I have been writing about second screen before and the definition of what the first screen is and what it can do. Obviously, this topic becomes more interesting to me, now that I work for a company offering the sync between TV and 2nd screen, or TV and digital if you like. But this isn’t a sales pitch, rather an evaluation of what’s happening in the market.

Emarketer’s recent report confirms what many studies have shown over the past few months: our engagement with TV, particularly during the ad breaks, is moving from the TV screen to the mobile, tablet, laptop screens or even portable gaming devices. Interesting enough, though, this particular reports says, the engagement is primarily on the TV screen and not the mobile screen.

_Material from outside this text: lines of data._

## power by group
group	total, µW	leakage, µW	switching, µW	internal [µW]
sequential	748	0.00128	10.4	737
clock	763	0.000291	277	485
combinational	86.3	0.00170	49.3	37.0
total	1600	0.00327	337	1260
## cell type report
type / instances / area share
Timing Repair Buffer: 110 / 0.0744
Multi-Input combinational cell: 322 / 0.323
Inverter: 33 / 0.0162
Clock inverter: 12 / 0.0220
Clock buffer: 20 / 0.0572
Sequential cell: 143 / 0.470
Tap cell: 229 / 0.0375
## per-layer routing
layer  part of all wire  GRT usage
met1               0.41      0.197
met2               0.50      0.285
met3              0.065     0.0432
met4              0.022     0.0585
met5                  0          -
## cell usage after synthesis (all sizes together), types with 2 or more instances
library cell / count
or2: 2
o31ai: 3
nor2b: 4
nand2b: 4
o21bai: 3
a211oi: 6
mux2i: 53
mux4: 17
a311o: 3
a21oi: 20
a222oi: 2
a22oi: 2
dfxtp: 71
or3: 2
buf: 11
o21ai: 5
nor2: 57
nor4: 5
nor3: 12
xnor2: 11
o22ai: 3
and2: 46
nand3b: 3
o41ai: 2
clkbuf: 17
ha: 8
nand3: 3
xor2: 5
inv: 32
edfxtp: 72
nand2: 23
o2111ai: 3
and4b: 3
File: config.mk
export PLATFORM = sky130hd
export DESIGN_NAME = ram_reader
export DESIGN_NICKNAME = d
export VERILOG_FILES = /design/src/rtl/ram_reader_pkg.sv /design/src/rtl/rr_skid_fifo.sv /design/src/rtl/ram_reader.sv
export SDC_FILE = /design/constraint.sdc
export NUM_CORES = 1
export LEC_CHECK = 0
export ABC_AREA = 1
export BUFFER_PORTS_ARGS = -buffer_cell sky130_fd_sc_hd__buf_2
export CORE_UTILIZATION = 25
export DETAILED_ROUTE_END_ITERATION = 8
export GPL_TIMING_DRIVEN = 0
export HOLD_SLACK_MARGIN = 0.02
export PLACE_DENSITY = 0.41
export SYNTH_ARGS = -nofsm -noshare
export SYNTH_HDL_FRONTEND = slang
export SYNTH_SLANG_ARGS = --single-unit
File: constraint.sdc
create_clock -name clk -period 2.9 [get_ports clk]
set_clock_uncertainty 0.05 [all_clocks]
set_input_delay 0.29 -clock clk [delete_from_list [all_inputs] [get_ports clk]]
set_output_delay 0.29 -clock clk [all_outputs]
set_load 0.01 [all_outputs]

Again, this is the chicken-and-egg situation, as most things in digital, whether the main screen is the TV or the mobile one. I use the mobile screen as a synonym for “portable” screens. The study further suggests that when using predominately smartphones we are engaging more on searching the web than on social media. And of social media, sites like Facebook and Twitter seem to be on top, and it could be non-related to what’s happening on TV at all, e.g., no hashtag or show following or liking.

In many discussions, I found out that everyone knows of a correlation between TV and mobile screens. No one knows exactly what and how but, of course, knows there is one. I am not disclosing my secrets here if I say that those screens go hand in hand. We as a nation, as humans, engage more and more with our mobile devices. We use them to check our bank statements, our social status, our text messages, emails, forums, or search for ideas, order books or toys or groceries. The mobile is our daily device with wearable tech usage and usability growing to become connected to mobiles and monitoring us 24/7.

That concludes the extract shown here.